Agli sgoccioli del 2023 è arrivato il tanto atteso ritorno dei NU-SHU, duo leccese composto da Giuseppe Paskone Calabrese al basso e ai cori e Carmine Tundo alla batteria e alla voce (noto ai più per il progetto La Municipàl).

Il nuovo album, dal titolo “Dox” e pubblicato dalla label indipendente Discographia Clandestina, arriva ad addirittura otto di distanza dal suo predecessore, l’omonimo album di debutto. Il sound è ancora una volta fortemente sperimentale: un po’ grunge, un po’ shoegaze, difficile da “catalogare” (non che questo sia un difetto, bensì sintomo di forte originalità).

Per cercare di rendere l’idea, attingono in certi aspetti dall’influenza di band storiche del nostro paese come i Subsonica o i Verdena, per poi mischiarsi a tendenze estere assimilabili ai Deftones o ai Queens Of The Stone Age. La peculiarità più apprezzata, però, al di là delle ottime musicalità proposte, è la “strumentalizzazione” della voce: il cantato (sia in inglese che in italiano) viene distorto fino a diventare un tutt’uno con la melodia.

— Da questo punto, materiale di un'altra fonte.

### src/verilog/sfb_pkg.sv
// Constants for the serial flow control and break block
package sfb_pkg;
    localparam int unsigned ADDR_W = 8;
    // Register indices; byte address is four times the index
    localparam logic [5:0] IDX_CTRL       = 6'h00;
    localparam logic [5:0] IDX_STATUS     = 6'h01;
    localparam logic [5:0] IDX_STOP_CODE  = 6'h05;
    localparam logic [5:0] IDX_RESUME     = 6'h06;
    localparam logic [5:0] IDX_BRK_LEN    = 6'h07;
    localparam logic [5:0] IDX_BLOCKS     = 6'h08;
    localparam logic [5:0] IDX_LOW_MARK   = 6'h09;
    localparam logic [5:0] IDX_HIGH_MARK  = 6'h0a;
    localparam logic [5:0] IDX_IRQ_STAT   = 6'h10;
    localparam logic [5:0] IDX_IRQ_MASK   = 6'h11;
    localparam logic [5:0] IDX_RING_LEVEL = 6'h12;
    // Control register fields
    localparam int unsigned CTRL_FLOW_LSB = 0;
    localparam int unsigned CTRL_BRK_EN   = 2;
    localparam int unsigned CTRL_BRK_REQ  = 3;
    // Event bits, shared by irq status and mask
    localparam int unsigned EV_W          = 5;
    localparam int unsigned EV_ILLEGAL    = 0;
    localparam int unsigned EV_BRK_DONE   = 1;
    localparam int unsigned EV_TX_HALT    = 2;
    localparam int unsigned EV_OVERRUN    = 3;
    localparam int unsigned EV_SUSPEND    = 4;
    // Reset values
    localparam logic [7:0] RST_STOP_CODE  = 8'h13;
    localparam logic [7:0] RST_RESUME     = 8'h11;
    localparam logic [7:0] RST_BRK_LEN    = 8'h0a;
    localparam logic [7:0] RST_BLOCKS     = 8'h01;
    localparam logic [7:0] RST_LOW_MARK   = 8'h20;
    localparam logic [7:0] RST_HIGH_MARK  = 8'h20;
    // Ring block size in bytes, as a shift
    localparam int unsigned BLOCK_SHIFT   = 7;
    localparam int unsigned LEVEL_W       = 16;
    // One millisecond and the clock period, in ns
    localparam int unsigned MS_NS         = 1000000;
    localparam int unsigned CLK_NS        = 8;
    localparam int unsigned CYC_PER_MS    = MS_NS / CLK_NS;
    localparam logic [1:0] RESP_OKAY      = 2'b00;
    localparam logic [1:0] RESP_SLVERR    = 2'b10;

    typedef enum logic [1:0] {
        FLOW_NONE,
        FLOW_STOP_RESUME,
        FLOW_ANY_RESUME,
        FLOW_HANDSHAKE
    } sfb_flow_e;

    typedef enum logic {
        BRK_IDLE,
        BRK_RUN
    } sfb_brk_e;
endpackage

Il ché lo rende sì incomprensibile a livello testuale in alcune canzoni, ma allo stesso tempo gli concede una valenza ed un ruolo cruciale nella resa espressiva dei brani. I migliori risultati, da questo punto di vista, si hanno in “Scura”, “Lorelai Jedi” e “Iena”.

Un’altra caratteristica che non va sottovalutata è il ricorso alle transizioni tra una canzone e l’altra, così come dell’intro “Vangelia” e dello skit “If”. Da tale scelta, ne deriva una valorizzazione del concetto stesso di album (se non di musica come forma artistica stessa) al giorno d’oggi fin troppo bistrattati in funzione della ben più commerciale formula “da playlist”.

Insomma, i NU-SHU spingono, ma spingono davvero tanto, al punto che il primo pensiero che sovviene ascoltando “Dox” è la sua futura resa live: non abbiamo alcun dubbio che in quell’ambito il loro impatto sull’ascoltatore possa raggiungere il suo apice.